The handler may have lost focus, been preoccupied with other problems or
issues, lacked proper training, or simply failed to properly learn the
necessary techniques required to maintain the team properly. Whatever the
reason, the fact remains that the team is no longer a functional unit, and
will remain nonfunctional until the base cause is properly addressed.

Let's face facts. Dogs will be dogs. They follow their master, learning
the responses that the handler teaches them during the training and
deployment of the team for searches. When the handler fails to care what
the outcome of the search is, the canine will learn not to care. This is
not the dog's fault, he has learned what he has been taught, right or wrong.

In my experience, in order to be a good, effective trainer/handler, you must
first evaluate the canine in order to determine whether the breakdown is a
learned response, or a limitation of the canine.

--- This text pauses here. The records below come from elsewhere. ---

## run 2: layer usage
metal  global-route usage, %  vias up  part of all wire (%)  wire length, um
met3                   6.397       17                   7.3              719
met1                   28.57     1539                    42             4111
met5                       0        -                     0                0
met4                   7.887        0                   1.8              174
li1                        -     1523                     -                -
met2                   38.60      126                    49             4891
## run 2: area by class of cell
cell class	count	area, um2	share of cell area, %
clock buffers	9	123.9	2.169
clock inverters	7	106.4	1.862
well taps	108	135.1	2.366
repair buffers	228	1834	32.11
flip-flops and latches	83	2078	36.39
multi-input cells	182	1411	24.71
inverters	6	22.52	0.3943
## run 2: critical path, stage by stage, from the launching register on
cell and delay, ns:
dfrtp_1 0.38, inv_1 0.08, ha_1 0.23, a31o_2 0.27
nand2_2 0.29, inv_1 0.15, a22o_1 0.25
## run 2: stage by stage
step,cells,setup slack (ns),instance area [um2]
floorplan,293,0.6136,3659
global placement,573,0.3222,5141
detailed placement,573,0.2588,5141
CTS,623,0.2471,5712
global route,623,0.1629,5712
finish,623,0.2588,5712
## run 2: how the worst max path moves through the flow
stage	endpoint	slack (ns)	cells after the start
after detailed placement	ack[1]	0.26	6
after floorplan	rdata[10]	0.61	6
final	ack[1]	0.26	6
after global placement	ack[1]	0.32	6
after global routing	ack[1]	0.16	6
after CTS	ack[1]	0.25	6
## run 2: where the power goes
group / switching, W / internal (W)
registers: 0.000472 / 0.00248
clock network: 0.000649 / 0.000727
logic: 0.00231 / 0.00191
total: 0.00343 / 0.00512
$ cat src/rtl/shared_alu_pkg.sv
// shared_alu_pkg: shared widths, opcodes and key constants for the ALU request/response interface.
//   KEY_SIZE    - width of the request/result tag
//   OPCODE_SIZE - width of the opcode field
//   PID_RES     - default operand/result width of the control loops
package shared_alu_pkg;
    localparam int KEY_SIZE    = 4;
    localparam int OPCODE_SIZE = 3;
    localparam int PID_RES     = 16;
    typedef logic [KEY_SIZE-1:0]    key_t;
    typedef logic [OPCODE_SIZE-1:0] op_t;
    localparam key_t KEY_NONE = '0;
    localparam op_t  OP_NOP   = 3'd0;
    localparam op_t  OP_ADD   = 3'd1;
    localparam op_t  OP_SUB   = 3'd2;
    localparam op_t  OP_MUL   = 3'd3;
    localparam op_t  OP_NEG   = 3'd4;
endpackage

$ cat src/rtl/sat_trunc.sv
// sat_trunc: combinational signed clamp from iw bits down to ow bits.
//   din  - signed input, iw bits
//   dout - din clamped to [-2^(ow-1), 2^(ow-1)-1], ow bits
module sat_trunc #(
    parameter int iw = 32,
    parameter int ow = 16
) (
    input  logic signed [iw-1:0] din,
    output logic signed [ow-1:0] dout
);
    // The value fits when every bit from the output sign bit upward is a copy of the sign.
    logic fits;
    assign fits = (&din[iw-1:ow-1]) | ~(|din[iw-1:ow-1]);
    always_comb
        dout = fits ? din[ow-1:0] : din[iw-1] ? {1'b1, {(ow-1){1'b0}}} : {1'b0, {(ow-1){1'b1}}};
endmodule

$ cat src/rtl/shared_alu.sv
// shared_alu: tagged 3-stage ADD/SUB/MUL/NEG pipeline with saturated fixed-point results.
//   clk, rst (sync, active-low), clr (sync flush), en (advance)
//   alu_key_i/alu_op_i/alu_A_i/alu_B_i - request; key 0 = idle
//   alu_key_o/alu_O_o                  - tagged result; key 0 = no result
module shared_alu
    import shared_alu_pkg::*;
#(
    parameter int nbits = PID_RES,
    parameter int frac  = 8
) (
    input  logic                    clk,
    input  logic                    rst,
    input  logic                    clr,
    input  logic                    en,
    input  logic [KEY_SIZE-1:0]     alu_key_i,
    input  logic [OPCODE_SIZE-1:0]  alu_op_i,
    input  logic signed [nbits-1:0] alu_A_i,
    input  logic signed [nbits-1:0] alu_B_i,
    output logic [KEY_SIZE-1:0]     alu_key_o,
    output logic signed [nbits-1:0] alu_O_o
);
    localparam int ww = 2 * nbits;
    key_t                    key1, key2;
    op_t                     op1;
    logic signed [nbits-1:0] a1, b1;
    logic                    mul2;
    logic signed [ww-1:0]    aw, bw, sum, diff, prod, neg, raw_next, raw2, scaled;
    logic signed [nbits-1:0] sat;
    // All arithmetic is done at double width; the product of two sign-extended
    // nbits values is exact in its low 2*nbits bits.
    assign aw   = {{nbits{a1[nbits-1]}}, a1};
    assign bw   = {{nbits{b1[nbits-1]}}, b1};
    assign sum  = aw + bw;
    assign diff = aw - bw;
    assign prod = aw * bw;
    assign neg  = -aw;
    always_comb
        raw_next = op1 == OP_ADD ? sum  :
                   op1 == OP_SUB ? diff :
                   op1 == OP_MUL ? prod :
                   op1 == OP_NEG ? neg  : '0;
    always_comb
        scaled = mul2 ? raw2 >>> frac : raw2;
    sat_trunc #(.iw(ww), .ow(nbits)) u_sat (
        .din  (scaled),
        .dout (sat)
    );
    always_ff @(posedge clk) begin
        if (!rst || clr) begin
            key1      <= KEY_NONE;
            op1       <= OP_NOP;
            a1        <= '0;
            b1        <= '0;
            key2      <= KEY_NONE;
            mul2      <= 1'b0;
            raw2      <= '0;
            alu_key_o <= KEY_NONE;
            alu_O_o   <= '0;
        end else if (en) begin
            key1      <= alu_key_i;
            op1       <= alu_op_i;
            a1        <= alu_A_i;
            b1        <= alu_B_i;
            key2      <= key1;
            mul2      <= op1 == OP_MUL;
            raw2      <= key1 == KEY_NONE ? '0 : raw_next;
            alu_key_o <= key2;
            alu_O_o   <= key2 == KEY_NONE ? '0 : sat;
        end
    end
endmodule

$ cat config.mk
export PLATFORM = sky130hd
export DESIGN_NAME = shared_alu
export DESIGN_NICKNAME = d
export VERILOG_FILES = /design/src/rtl/shared_alu_pkg.sv /design/src/rtl/sat_trunc.sv /design/src/rtl/shared_alu.sv
export SDC_FILE = /design/constraint.sdc
export NUM_CORES = 1
export LEC_CHECK = 0
export CORE_MARGIN = 3
export CORE_UTILIZATION = 65
export DETAILED_ROUTE_END_ITERATION = 8
export DONT_BUFFER_PORTS = 1
export PLACE_DENSITY = 0.93
export SYNTH_ARGS = -nofsm -noshare
export SYNTH_HDL_FRONTEND = slang
export SYNTH_SLANG_ARGS = --single-unit
$ cat constraint.sdc
create_clock -name clk -period 8 [get_ports clk]
set_input_delay 1.6 -clock clk [delete_from_list [all_inputs] [get_ports clk]]
set_output_delay 1.6 -clock clk [all_outputs]
set_load 0.01 [all_outputs]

Next, determine where the
handler is, with respect to his enthusiasm and motivation. Finally,
determine what the handler is doing during the performance of the search,
which could be inhibiting the canine, and resulting in the failure of the

As I previously stated, I have determined that during these evaluations,
there is usually some type of problem on the part of the handler, which has
affected the canine team's efficiency and effectiveness. Thus, in order to
bring the team back to functional status, a great deal of time is required
to reestablish the communication between the handler and the canine. In
order to succeed with a positive outcome, the team must be enthusiastic and
motivated during the training.

Attending training seminars are an excellent method to reestablish the
motivation and enthusiasm of the team. However, as with any other training,
you get out of the training exactly what you put into it. The motivation
and enthusiasm that is invested into the training is returned through
increased performance. It is important that the training be positive and
rewarding for both the canine and the handler.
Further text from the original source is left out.